Walsh and Dorman pointed out that this operating model is internally contradictory: issuing common stock can secure preferred stock dividends but suppresses MSTR's valuation premium relative to its bitcoin holdings; selling bitcoin can extend the cash runway but fundamentally undermines the core "never sell" narrative; fully funding preferred dividends can stabilize market confidence but continuously depletes cash reserves; cutting preferred dividends preserves liquidity but could trigger a sharp drop in preferred stock prices.
The accounting loophole in the reserve quota is a microcosm of this strategic shift. Bitcoin is no longer the core asset held for the long term but a financial lever to adjust the balance sheet and maintain the functioning of the preferred stock payment system.
Conclusion
Investors must now anticipate the risks in Michael Saylor's capital management model: every action benefits one part of the capital structure while harming another.
This is also the key signal from the July 6 announcement: MicroStrategy is not short on room to sell bitcoin; its potential sale volume far exceeds the number the market superficially sees. The $1.25 billion figure only represents the company prioritizing the preservation of its bitcoin holdings if investors mistakenly believe it's the total sales cap; don't fall into this cognitive trap.
Today's MicroStrategy is a financial institution whose rules the market must parse word by word. Every professional term is critical: build, replenish, issue, repurchase, stabilize. Investors must dissect every term, like Fed watchers parsing policy statements, to gauge the potential scale of its future bitcoin sales.

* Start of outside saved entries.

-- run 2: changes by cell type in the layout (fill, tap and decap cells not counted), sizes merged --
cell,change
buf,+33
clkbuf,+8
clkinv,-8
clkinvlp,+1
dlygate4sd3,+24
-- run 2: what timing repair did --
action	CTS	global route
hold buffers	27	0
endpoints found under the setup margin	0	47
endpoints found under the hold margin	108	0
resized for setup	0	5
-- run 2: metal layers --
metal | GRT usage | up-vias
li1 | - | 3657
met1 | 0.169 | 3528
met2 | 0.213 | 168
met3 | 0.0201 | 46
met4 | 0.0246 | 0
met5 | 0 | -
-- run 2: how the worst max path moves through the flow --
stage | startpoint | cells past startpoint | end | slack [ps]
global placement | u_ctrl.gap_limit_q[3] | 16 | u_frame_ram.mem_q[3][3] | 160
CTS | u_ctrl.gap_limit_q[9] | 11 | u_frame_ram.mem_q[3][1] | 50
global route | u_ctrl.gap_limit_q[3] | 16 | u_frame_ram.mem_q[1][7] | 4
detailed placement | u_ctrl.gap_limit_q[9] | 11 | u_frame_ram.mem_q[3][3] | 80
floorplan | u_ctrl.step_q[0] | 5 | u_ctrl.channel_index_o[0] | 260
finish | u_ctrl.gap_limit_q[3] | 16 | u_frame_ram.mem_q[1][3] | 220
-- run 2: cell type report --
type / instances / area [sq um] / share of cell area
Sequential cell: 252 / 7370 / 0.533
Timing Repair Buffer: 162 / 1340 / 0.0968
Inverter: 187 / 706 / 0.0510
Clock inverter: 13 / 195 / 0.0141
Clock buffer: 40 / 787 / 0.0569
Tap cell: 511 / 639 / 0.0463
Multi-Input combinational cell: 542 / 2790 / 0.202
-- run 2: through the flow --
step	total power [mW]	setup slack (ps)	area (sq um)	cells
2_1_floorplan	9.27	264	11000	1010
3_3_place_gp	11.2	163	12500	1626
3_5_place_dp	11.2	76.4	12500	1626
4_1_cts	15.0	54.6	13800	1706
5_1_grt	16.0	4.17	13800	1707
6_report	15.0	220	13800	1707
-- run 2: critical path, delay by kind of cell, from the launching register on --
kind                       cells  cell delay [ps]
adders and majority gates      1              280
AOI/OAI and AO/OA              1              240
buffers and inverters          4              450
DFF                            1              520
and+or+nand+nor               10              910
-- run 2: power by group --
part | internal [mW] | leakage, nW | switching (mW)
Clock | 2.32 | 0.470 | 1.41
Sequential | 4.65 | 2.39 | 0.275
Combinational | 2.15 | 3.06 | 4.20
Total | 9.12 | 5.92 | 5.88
File: src/design/wsq_pkg.sv
// Package with types, constants and the wrap-around compare of the sorted queue.
package wsq_pkg;

  localparam int QUEUE_DEPTH = 32;
  localparam int IDX_W = $clog2(QUEUE_DEPTH);
  localparam int CNT_W = $clog2(QUEUE_DEPTH + 1);
  localparam int OCC_W = 6;
  localparam int REC_W = 80;
  localparam logic [31:0] MAX_SEQ_RESET = 32'd65535;

  typedef enum logic [1:0] {
    OP_INSERT = 2'd0,
    OP_QUERY  = 2'd1,
    OP_POP    = 2'd2,
    OP_NONE   = 2'd3
  } op_t;

  typedef struct packed {
    logic [1:0]  op;
    logic [31:0] sequence_req;
    logic [31:0] arrival_time;
    logic [15:0] packet_size;
  } req_t;

  typedef struct packed {
    logic        found;
    logic        accepted;
    logic        dropped_full;
    logic        dropped_duplicate;
    logic        pop_valid;
    logic [31:0] pop_sequence;
    logic [31:0] pop_time;
    logic [15:0] pop_size;
    logic [5:0]  occupancy;
  } resp_t;

  typedef struct packed {
    logic [31:0] seq;
    logic [31:0] tim;
    logic [15:0] size;
  } rec_t;

  typedef enum logic [2:0] {
    ST_IDLE,
    ST_SCAN,
    ST_SHIFT_RD,
    ST_SHIFT_WR,
    ST_PUT,
    ST_DONE
  } state_t;

  function automatic logic newer(input logic [31:0] a, input logic [31:0] b,
                                 input logic [31:0] half);
    logic res;
    res = 1'b0;
    if (a > b) begin
      res = (a - b) <= half;
    end else if (b > a) begin
      res = (b - a) > half;
    end
    return res;
  endfunction

endpackage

This monetization plan gives MicroStrategy operational flexibility, but the underlying internal contradictions remain. It is no longer a simple, clear leveraged bitcoin investment vehicle; betting on this company is essentially a wager on its active capital management capabilities — betting it can continuously sell, refill, issue, repurchase, and stabilize its various capital tools without one link breaking and causing a systemic collapse.
Personally, I wouldn't take that bet.